Despite impressive clinical response to EGFR-TKI (TKI), approximately 30% of lung adenocarcinoma patients harboring EGFR-sensitizing mutations exhibit primary resistance. Until now there is no effective predictor marker for TKI primary resistance. Recently, one study reported that Cripto1 (CR1) expression in EGFR-mutant NSCLC elicits TKI primary resistance through Src activation. CR1 can be present in membrane-bound and secreted form, however, the role of secreted CR1 in TKI primary resistance was still unknown. Our preliminary work showed that secreted CR1 could also induce TKI primary resistance. The aim of this study was to further investigate the mechanism of TKI primary resistance induced by secreted CR1 and explore whether the level of secreted CR1 in peripheral blood could be a predictive marker for TKI primary resistance. Moreover, we will further uncover the mechanism of TKI primary resistance, and it was also possible to provide noninvasive detection for TKI primary resistance to guide the treatment for EGFR-mutant lung adenocarcinoma patients, which may have important clinical value.

尽管EGFR-TKI（TKI）对具有EGFR突变的肺腺癌患者疗效显著，但是仍然还有约30%的EGFR敏感突变的肺腺癌患者对TKI的首次治疗无效，并且缺乏预测分子标志物。最近研究报道，Cripto1(CR1)通过激活Src诱导EGFR突变的肺癌细胞对TKI原发耐药。CR1既能锚定到细胞膜上也能分泌到细胞外，但分泌型CR1在TKI原发耐药中的作用并不清楚。我们前期研究证实分泌型CR1也能诱导TKI原发耐药。本课题中，拟进一步研究分泌型CR1蛋白导致EGFR突变肺癌细胞对TKI原发耐药的机制，探讨外周血中CR1蛋白水平是否可作为预测EGFR突变患者对TKI敏感性的预测因子，我们的研究不仅会进一步阐明TKI首次治疗EGFR突变肺腺癌患者无效的分子机制，也可能为TKI耐药提供无创检测分子标志物指导EGFR突变肺腺癌患者的治疗，具有重要的临床应用价值。
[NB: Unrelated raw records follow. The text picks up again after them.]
Background: an optimization exercise with open tools, aiming at small area, a short achievable clock period and few clock cycles per item. Do not read the settings as production practice.
RTL that was checked went through simulation tests only; none was proved equivalent to the original.
Function not checked in runs 1 and 2: the RTL went through the layout flow alone.
Power figures rest on the tool's default switching activity, not on a simulated workload.

[flow/design.v]
`timescale 1ns / 1ps
module acc_cpu(
	input clk,
	input rst,
	output [7:0] imem_addr,
	input [15:0] imem_rdata,
	output dmem_req,
	output dmem_we,
	output [7:0] dmem_addr,
	output [7:0] dmem_wdata,
	input dmem_ack,
	input [7:0] dmem_rdata,
	input [7:0] in_data,
	input in_valid,
	output in_ready,
	output [7:0] out_data,
	output out_valid,
	input out_ready,
	output halted,
	output [7:0] acc,
	output flag_c,
	output flag_z,
	output flag_v
);
localparam S_EXE = 3'd0;   
localparam S_RD1 = 3'd1;   
localparam S_RD2 = 3'd2;   
localparam S_STP = 3'd3;   
localparam S_OVF = 3'd4;   
localparam S_MUL = 3'd5;   
localparam S_DIV = 3'd6;   
reg [2:0] state;
reg [7:0] pc;        
reg [7:0] ACC;
reg C, Z, V;
reg [7:0] RET, IRET;
reg [3:0] HVPI;
reg hlt;
reg [7:0] P;         
reg [2:0] cnt;
reg hi;              
wire [15:0] I = imem_rdata;
wire [4:0] op = I[15:11];
wire [2:0] md = I[10:8];
wire [7:0] n = I[7:0];
wire is_alu = (op[4:3] == 2'b00);
wire is_ld  = (op == 5'b01000);
wire is_st  = (op == 5'b01001);
wire is_shl = (op == 5'b01010);
wire is_shr = (op == 5'b01011);
wire is_in  = (op == 5'b01100);
wire is_out = (op == 5'b01101);
wire is_hlt = (op == 5'b01110);
wire is_hv  = (op == 5'b01111);
wire is_mul = (op == 5'b11000);
wire is_div = (op == 5'b11001);
wire is_br  = (op == 5'b11010);
wire is_bz  = (op == 5'b11011);
wire is_jsr = (op == 5'b11100);
wire is_rts = (op == 5'b11101);
wire is_rti = (op == 5'b11110);
wire is_bad = (op[4:3] == 2'b10) || (op == 5'b11111);
wire aluld = is_alu | is_ld;
wire bad_mode = aluld & (md[2] | (md[1] & md[0]));
wire rd = aluld & ~bad_mode & (md[1] | md[0]);
wire needmem = rd | is_st;
wire ovf_en = (HVPI == 4'd0) | HVPI[0];
wire bi_en = (HVPI == 4'd0) | HVPI[1];
wire ba_en = (HVPI == 4'd0) | HVPI[2];
wire go = ~hlt & ((state == S_EXE) | ((state == S_STP) & dmem_ack & ~needmem));
wire rdv = (state == S_RD1) | (state == S_RD2);
wire [7:0] b = (state == S_MUL) ? P : rdv ? dmem_rdata : n;
wire [2:0] f = op[2:0];
wire [7:0] bx = b ^ {8{f[0]}};
wire [7:0] s7 = {1'b0, ACC[6:0]} + {1'b0, bx[6:0]} + {7'b0, f[0]};
wire c8 = (ACC[7] & bx[7]) | ((ACC[7] ^ bx[7]) & s7[7]);
wire [7:0] sum = {ACC[7] ^ bx[7] ^ s7[7], s7[6:0]};
reg [7:0] res;
always @(*) begin
	case (f[2:1])
	2'b00: res = sum;
	2'b01: res = ACC | bx;
	2'b10: res = ACC & bx;
	default: res = f[0] ? bx : ~ACC;
	endcase
end
wire vout = s7[7] ^ c8;
wire [7:0] hx = ACC ^ bx;
wire [7:0] ho = ACC | bx;
wire zsum = (hx == {ho[6:0], f[0]});
wire zres = (f[2:1] == 2'b00) ? zsum : (res == 8'd0);
reg mbit, mlast;
always @(*) begin
	case (cnt)
	3'd0: begin mbit = n[0]; mlast = (n[7:1] == 7'd0); end
	3'd1: begin mbit = n[1]; mlast = (n[7:2] == 6'd0); end
	3'd2: begin mbit = n[2]; mlast = (n[7:3] == 5'd0); end
	3'd3: begin mbit = n[3]; mlast = (n[7:4] == 4'd0); end
	3'd4: begin mbit = n[4]; mlast = (n[7:5] == 3'd0); end
	3'd5: begin mbit = n[5]; mlast = (n[7:6] == 2'd0); end
	3'd6: begin mbit = n[6]; mlast = (n[7] == 1'b0); end
	default: begin mbit = n[7]; mlast = 1'b1; end
	endcase
end
wire dge = hi | c8;
wire [7:0] drem = dge ? sum : ACC;
wire n_one = (n == 8'd1);
wire dq0 = n_one & ACC[7];
wire [7:0] pc1 = pc + 8'd1;
reg [7:0] nxt;
reg adv;             
always @(*) begin
	adv = 1'b0;
	nxt = pc1;
	if (state == S_OVF) begin
		adv = 1'b1;
		nxt = 8'd100;
	end else if (go) begin
		adv = 1'b1;
		if (bad_mode) begin
			if (ba_en) nxt = 8'd120;
		end else if (is_bad) begin
			if (bi_en) nxt = 8'd110;
		end else if (rd) begin
			adv = 1'b0;
		end else if (is_in) begin
			adv = in_valid;
		end else if (is_out) begin
			adv = out_ready;
		end else if (is_hlt) begin
			adv = 1'b0;
		end else if (is_mul) begin
			adv = mlast;
		end else if (is_div) begin
			adv = (n == 8'd0);
		end else if (is_br | (is_bz & Z) | is_jsr) begin
			nxt = n;
		end else if (is_rts) begin
			nxt = RET;
		end else if (is_rti) begin
			nxt = IRET;
		end
	end else if (state == S_RD1) begin
		adv = dmem_ack & ~md[1];
	end else if (state == S_RD2) begin
		adv = dmem_ack;
	end else if (state == S_MUL) begin
		adv = mlast;
	end else if (state == S_DIV) begin
		adv = (cnt == 3'd7);
	end
end
assign imem_addr = rst ? 8'd0 : adv ? nxt : pc;
assign dmem_req = ~rst & ((go & needmem) | (state == S_RD1) | (state == S_RD2) | (state == S_STP));
assign dmem_we = (state == S_STP) | (go & is_st);
assign dmem_addr = ((state == S_RD2) | (state == S_STP)) ? P : n;
assign dmem_wdata = ACC;
assign in_ready = ~rst & go & is_in;
assign out_valid = ~rst & go & is_out;
assign out_data = ACC;
assign halted = hlt;
assign acc = ACC;
assign flag_c = C;
assign flag_z = Z;
assign flag_v = V;
wire ex_op = (go & aluld & ~bad_mode & ~rd) | (rdv & dmem_ack & ~((state == S_RD1) & md[1]));
always @(posedge clk) begin
	if (rst) begin
		state <= S_EXE;
		pc <= 8'd0;
		ACC <= 8'd0;
		C <= 1'b0;
		Z <= 1'b0;
		V <= 1'b0;
		RET <= 8'd0;
		IRET <= 8'd0;
		HVPI <= 4'd0;
		hlt <= 1'b0;
		P <= 8'd0;
		cnt <= 3'd0;
		hi <= 1'b0;
	end else begin
		pc <= imem_addr;
		if (ex_op) begin
			if (is_ld) begin
				ACC <= b;
				state <= S_EXE;
			end else begin
				ACC <= res;
				C <= c8;
				Z <= zres;
				V <= vout;
				if (vout & ovf_en) begin
					IRET <= pc1;
					state <= S_OVF;
				end else begin
					state <= S_EXE;
				end
			end
		end else if (state == S_OVF) begin
			state <= S_EXE;
		end else if (go) begin
			state <= S_EXE;
			if (bad_mode) begin
				if (ba_en) IRET <= pc1;
			end else if (is_bad) begin
				if (bi_en) IRET <= pc1;
			end else if (rd) begin
				state <= S_RD1;
			end else if (is_st) begin
				P <= n;
				state <= S_STP;
			end else if (is_shl) begin
				ACC <= {ACC[6:0], 1'b0};
			end else if (is_shr) begin
				ACC <= {1'b0, ACC[7:1]};
			end else if (is_in) begin
				if (in_valid) ACC <= in_data;
			end else if (is_hlt) begin
				hlt <= 1'b1;
			end else if (is_hv) begin
				HVPI <= n[3:0];
			end else if (is_mul) begin
				ACC <= mbit ? ACC : 8'd0;
				P <= {ACC[6:0], 1'b0};
				if (!mlast) begin
					cnt <= 3'd1;
					state <= S_MUL;
				end
			end else if (is_div) begin
				if (n == 8'd0) begin
					ACC <= 8'hff;
				end else if (!c8) begin
					P <= 8'd0;
					ACC <= 8'd0;
					hi <= 1'b0;
					cnt <= 3'd7;
					state <= S_DIV;
				end else begin
					P <= {ACC[6:0], dq0};
					ACC <= {6'd0, ACC[7] & ~dq0, ACC[6]};
					hi <= 1'b0;
					cnt <= 3'd1;
					state <= S_DIV;
				end
			end else if (is_jsr) begin
				RET <= pc1;
			end
		end else if (state == S_RD1) begin
			if (dmem_ack) begin
				P <= dmem_rdata;
				state <= S_RD2;
			end
		end else if (state == S_STP) begin
			if (dmem_ack) state <= S_EXE;
		end else if (state == S_MUL) begin
			if (mbit) ACC <= sum;
			P <= {P[6:0], 1'b0};
			cnt <= cnt + 3'd1;
			if (mlast) begin
				cnt <= 3'd0;
				state <= S_EXE;
			end
		end else if (state == S_DIV) begin
			P <= {P[6:0], dge};
			cnt <= cnt + 3'd1;
			if (cnt == 3'd7) begin
				ACC <= {P[6:0], dge};
				state <= S_EXE;
			end else begin
				ACC <= {drem[6:0], P[6]};
				hi <= drem[7];
			end
		end
	end
end
endmodule
[flow/run.sh]
#!/bin/bash
# synth_recipe.tcl (not shown) runs the flow's synth.tcl, then flattens the netlist and writes it again
# the make line also repeats each setting of config.mk as NAME=value (left out here)
make -C /OpenROAD-flow-scripts/flow DESIGN_CONFIG=/design/flow/config.mk WORK_HOME=/design/flow/orfs CLKGATE_MAP_FILE= SYNTH_SCRIPT=/design/flow/synth_recipe.tcl finish
[flow/config.mk]
export PLATFORM = sky130hd
export DESIGN_NAME = acc_cpu
export DESIGN_NICKNAME = acc_cpu
export VERILOG_FILES = /design/flow/design.v
export SDC_FILE = /design/flow/constraint.sdc
export NUM_CORES = 4
export LEC_CHECK = 0
export CAP_MARGIN = 20
export CORE_MARGIN = 2
export CORE_UTILIZATION = 40
export PLACE_DENSITY = 0.6
export SLEW_MARGIN = 20
[flow/constraint.sdc]
create_clock -name core_clock -period 7.0 [get_ports {clk}]
set_input_delay 1.4000 -clock core_clock [delete_from_list [all_inputs] [get_ports {clk}]]
set_output_delay 1.4000 -clock core_clock [all_outputs]
set_load 0.01 [all_outputs]
==> run summary, run 1 <==
Non-Filler Cell Area, Final 0.00744 mm^2; Placement Cell Area 0.00729 mm^2; CP Depth 11; HPWL after DPL 19.5 mm; Yosys reg bits 55; Crit Path Category input pin to output pin; fin crit share 0.899; Max Cap Viol 0; Setup Skew 0.0124 ns; Buf+Inv Stages, Crit Path 5; achievable frequency 0.159 GHz; minimum clock period 6.29 ns; R2R Setup Slk 1.29 ns; count leader, synth nor2_1; Fillers 1583; vias in the first global route 6639; endpoint class of the critical path output pin; first-pass GRT wire length 38.5 mm; RSZ-0062 raised after global routing false; Int Power 0.793 mW; CP cell instances clkdlybuf4s50_1 > buf_4 > inv_1 > buf_4 > a2bb2oi_1 > o221ai_2 > o21a_1 > a21oi_2 > nor3_1 > a2111oi_0 > clkdlybuf4s50_1; Die ar. 0.0169 mm^2; core box area 0.0157 mm^2; clock-pin slew on the worst setup and hold paths 0.07 ns; Fin Hold WS 0.467 ns; Final nets 973; Vias/cell 6.47; initial antenna violation count 0; share of cells above drive strength 1 0.0965; wire length per cell 22.6 um; Lkg Pwr 2.65 nW; post-synthesis cell type count 92; EDFF count, synth 0; Seq. cell area 0.00110 mm^2; pins over their slew limit 0; largest net degree at the start of global routing 35; max incr delay on CP 0.73 ns; Crit path max-delay family buffers and inverters; die span in x 130 um; Top-Level Pins 85; CP Data Required Time 5.60 ns; most common flop cell mapped by yosys dfxtp_1; overall routing resource usage 0.298; GPL Wtd Cong 1.02; Synth async-reset ratio 0; Seq/Total Area, Yosys 0.173; worst-path maximum fanout 11; status complete, no violations; actual slew at the worst max-slew pin 0.976 ns; largest area contributor in the synthesized netlist dfxtp_1; routed wire length 25.5 mm; final setup fails 0; diode count 0; grt ovf 0; clock tree buffer depth 2; via count 7297; Hold Crit Class register to register; top post-synthesis cells by area dfxtp_1 17%, nor2_1 5.0%, nand2_1 4.7%; Setup TNS 0 ns; crit path from imem_rdata[11]; Design Power 1.42 mW; Worst Setup EP imem_addr[5]; startpoint types input pin; Avg Inst Size Synth 7.33 um^2; # hold bufs at CTS 0; synthesized cell area 0.00636 mm^2; starting density of the core 0.405; CTS tree yes; Worst path slowest cell clkdlybuf4s50_1; switching share of total power 0.440; Comb power frac 0.518; final setup margin 0.706 ns; DR pass1 iterations 6; Clock power frac 0.199; DR iter-0 viols 1074; site row count 46; H-tree levels 2; Inserted Clock Buffers 5; CTS sink count 55; Port Buf Inserts 84; Power Dens Cells 190 mW/mm^2; later-pin clock latency in the skew report 0.32 ns; critical path arrival 4.89 ns; Reg power frac 0.283; P_sw 0.623 mW; Area growth syn-to-layout 17.0%; setup slack at placement 0.578 ns; clk root buf clkbuf_16; postcts setup bufs 0; Die Ht 130 um; Worst R2R Start state[1]; Rel. slew slack 0.341; DRC violations left 0; Synth Net Count 930; Final Hold Vio Count 0; ANT nets after route 0; Synth Instances 868; synth warn 1; top-area cell type share of the netlist area 0.173; Max IR drop VDD 105 uV; post-CTS sizing 0; top cells by count, synth 84 x nor2_1, 80 x nand2_1, 55 x dfxtp_1, 45 x a21oi_1, 44 x clkbuf_1; FF-to-FF End ACC[7]; multi-input gate area in the final layout 0.00473 mm^2; Reg2Reg Depth 19
-- sequential cells by signal, indices dropped and copies added, names as in the netlist, 3 cells and up --
register	flops
ACC	8
IRET	8
P	8
RET	8
pc	8
HVPI	4
cnt	3
state	3
-- layout by cell type, fill, tap and decap left out, drive strengths merged, types with 5 or more instances in the layout --
cell type / n
xor2: 13
nand4: 7
nor2: 86
o22ai: 10
and3: 15
a31o: 5
a211o: 8
nand2: 80
o21a: 8
o211ai: 9
dfxtp: 55
clkbuf: 6
o21ai: 41
a211oi: 36
nand3: 19
nor3b: 6
a21o: 10
nor4: 10
a31oi: 20
clkdlybuf4s50: 83
mux2i: 12
inv: 35
o221ai: 11
a2111oi: 10
nor3: 35
and2: 11
nand2b: 11
o311ai: 8
a222oi: 7
buf: 30
ha: 23
xnor2: 14
or2: 9
a311oi: 15
or3: 12
nor2b: 18
a21oi: 48
mux2: 16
EGFR突变常见于亚洲肺腺癌患者，具有这些突变的大部分肺癌患者对EGFR-TKI药物敏感，但是仍然还有约30%的EGFR突变的肺癌患者对EGFR-TKI的首次治疗无效，此外，获得性耐药的出现使得EGFR-TKI药物疗效时间仅仅维持一年左右，本项目旨在进一步为 EGFR-TKI 耐药患者的治疗提供潜在的治疗方案，为精确 EGFR-TKI 的获益人群提供更好的标尺。我们建立了EGFR-TKI耐药的肺腺癌细胞系，收集了EGFR-TKI耐药前后的肺腺癌组织样本，筛选鉴定出耐药相关的lncRNA H19，并通过体内外模型研究了H19在EGFR-TKI耐药中发挥的作用和潜在调控机制。结果发现H19是一种发生获得性EGFR-TKI耐药时显著下调的lncRNA，H19调低或过表达分别在体外和体内模型中影响其耐药性或敏感性。H19下调通过与PKM2相互作用和上调PKM2的表达促进AKT磷酸化，从而导致EGFR-TKI耐药，AKT抑制剂可以恢复EGFR-TKI耐药细胞对EGFR-TKI的敏感性。在接受EGFR-TKI治疗的EGFR突变患者中，低H19水平与较短的无进展生存期(PFS)相关(P=0.021)。这些发现揭示了低水平的H19在EGFR突变肺癌中调节EGFR-TKI耐药性的新机制，AKT抑制剂联合EGFR-TKIs治疗EGFR突变肺癌可能是一种合理的治疗方法。我们的研究不仅揭示了lncRNA在调控肺腺癌EGFR-TKI耐药中的重要作用，也为克服EGFR-TKI耐药提供了潜在的治疗方案。